HDParm Disk Read 192.01 MB/s
HDParm Cached Disk Read 190.16 MB/s
DD Disk Write 82.1 MB/s
FIO 4k random read 46439 IOPS (185759 KB/s)
FIO 4k random write 7882 IOPS (31531 KB/s)
IOZone 4k read 42733 KB/s
IOZone 4k write 33075 KB/s
IOZone 4k random read 35236 KB/s
IOZone 4k random write 56797 KB/s
Test(s) courtesy of StarFive VisionFive 2 Official Debian SSD Boot Guide

Aubrey

Samsung 970 Pro 1TB.
sudo hdparm --direct -t /dev/nvme0n1
Timing O_DIRECT disk reads: 980 MB in 3.00 seconds = 326.19 MB/sec
That is without changing cpu governor.

I also run with 980 Pro, 990 Pro and WD SN850X, but for whatever reason old 970 Pro has by far the best results.

I could imagine that the newer models are so strongly optimised for PCIe 4.0 that they no longer perform so well under PCIe 3.0 and PCIe 2.0, or that the optimisations are detrimental for connections over only one lane.
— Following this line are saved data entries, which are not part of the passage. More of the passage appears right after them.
From an optimization exercise on the open Yosys and OpenROAD flow, aimed at small area, a short achievable clock period and few clock cycles per item; shortcuts taken in it are not production practice. Function was checked by simulation only, so behaviour that the tests miss may differ from the original. Power is estimated from default activity; no workload was simulated.

== run 1 ==
## pid_unit
module pid_unit (
    input  wire        clk,
    input  wire        rst,
    input  wire        cmd_valid,
    output wire        cmd_ready,
    input  wire [3:0]  cmd_op,
    input  wire [31:0] cmd_data,
    input  wire [31:0] cmd_now,
    output reg  [31:0] kp,
    output reg  [31:0] ki,
    output reg  [31:0] kd,
    output reg  [31:0] maxi,
    output reg         dir_neg,
    output reg  [31:0] sgain,
    output reg  [31:0] i_acc,
    output reg  [31:0] prev_err,
    output reg  [31:0] prev_time,
    output reg  [31:0] servo_out,
    output reg         tb_valid,
    output reg         dt_zero,
    output reg  [1:0]  cmd_status
);
    localparam [31:0] KP_INIT     = 32'd52429;    
    localparam [31:0] KI_INIT     = 32'd0;
    localparam [31:0] KD_INIT     = 32'd26214;    
    localparam [31:0] MAXI_INIT   = 32'd327680;   
    localparam        DIRNEG_INIT = 1'b1;
    localparam [31:0] SGAIN_INIT  = 32'd65536;    
    localparam [3:0] OP_NOP = 4'h0, OP_RESET = 4'h1, OP_UPDATE = 4'h2,
                     OP_WR_KP = 4'h3, OP_WR_KI = 4'h4, OP_WR_KD = 4'h5,
                     OP_WR_MAXI = 4'h6, OP_WR_DIR = 4'h7, OP_WR_SGAIN = 4'h8;
    localparam [1:0] ST_OK = 2'd0, ST_RANGE = 2'd1, ST_ILLEGAL = 2'd2;
    reg        rdy;
    assign cmd_ready = rdy;
  ...
Size in the first run: about 7900 cells after synthesis, roughly 370 I/O pins, ~64000 um^2 of cells after synthesis.
clock: 17.5 ns
lec_check: 0
cap_margin: 20
core_margin: 2
core_utilization: 40
slew_margin: 20
synth_hierarchical: 1
standard.sh (not shown) runs the stock make flow with config.mk's settings and CLKGATE_MAP_FILE= SYNTH_SCRIPT=/design/flow/synth_recipe.tcl, a recipe that flattens the netlist after the stock synthesis.
==> flow/flow/run.sh <==
#!/bin/bash
set -euo pipefail
bash standard.sh SETUP_SLACK_MARGIN=9.8 finish > make.log 2>&1
Testbench counts of run 1, summed over its fixed seeds: cycles 13,832, items 1,600.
Benchmarks are usually performed on the latest mainboards and with the latest CPUs. It is certainly more important that the hardware is optimised for these benchmarks and a slowdown in weaker systems is accepted.

1 Like

Given that the NVME PCIe 2.0 slot is not the fastest today, I have to pose the question again - where is the bottleneck - with the current hardware/software/firmware?

Aubrey

You need to consider the number of PCIe lanes that are available. I thought the NVME performance was poor but when I found out that the vf2 has only one lane and the benchmarks you see for the PC are using 4 lanes on PCIe Gen 3 or Gen 4 you can begin to understand why the performance is like this, 1 lane PCIe Gen 2. That being said I have 1 TB of storage at a reasonable speed and that’s a good thing. I do my development in a browser on a PC with Jupyter Lab running on the vf2. The drive does what I need it to do quite well.

2 Likes

Your argument is unconvincing.
Using a CM4 on a Waveshare Baseboard (A), which also has a PCIe 2.0 interface and using the same NVME device as mentioned earlier, I am getting more than 50% throughput.

Aubrey

I am not arguing for anything. The performance is not what it should be. It is limited by the nature of the design but it could be better. I suspect that there are many improvements that could be made to the driver to improve the speed.

1 Like

A perfect sentiment. I agree with you. A mixture of driver and firmware perhaps.

Aubrey

Contention and overhead play a big role too. Any “little” thing to a normal system can turn out to be a big deal on the board. I’m trying out a bunch of different drives now that NVMEs have gotten so cheap, and I popped a brand new drive onto the board today. First thing I did was run hdparm on the raw space. When I tried the Pi Benchmarks script on it, it required a partition, so I did that and went ahead and created an ext4 fs, mounted it, and ran the script. Immediately I noticed the drive had gotten about 10% slower. Without thinking, I’d mounted the drive on a directory that’s being shared by samba. Note that it’s still a 100% empty file system with nothing being written to or read from. Samba shouldn’t be doing anything. So I ran a bunch of hdparm passes and took an average. Then I unmounted it and mounted it on a new directory. Bunch more hdparm runs and average. The speed returned to the same as the raw drive. Just sharing the drive with a single idle smbd share (that doesn’t even show up in top as doing anything) dropped the read speeds from 300MB/s to 276.5MB/s, or 8% slower.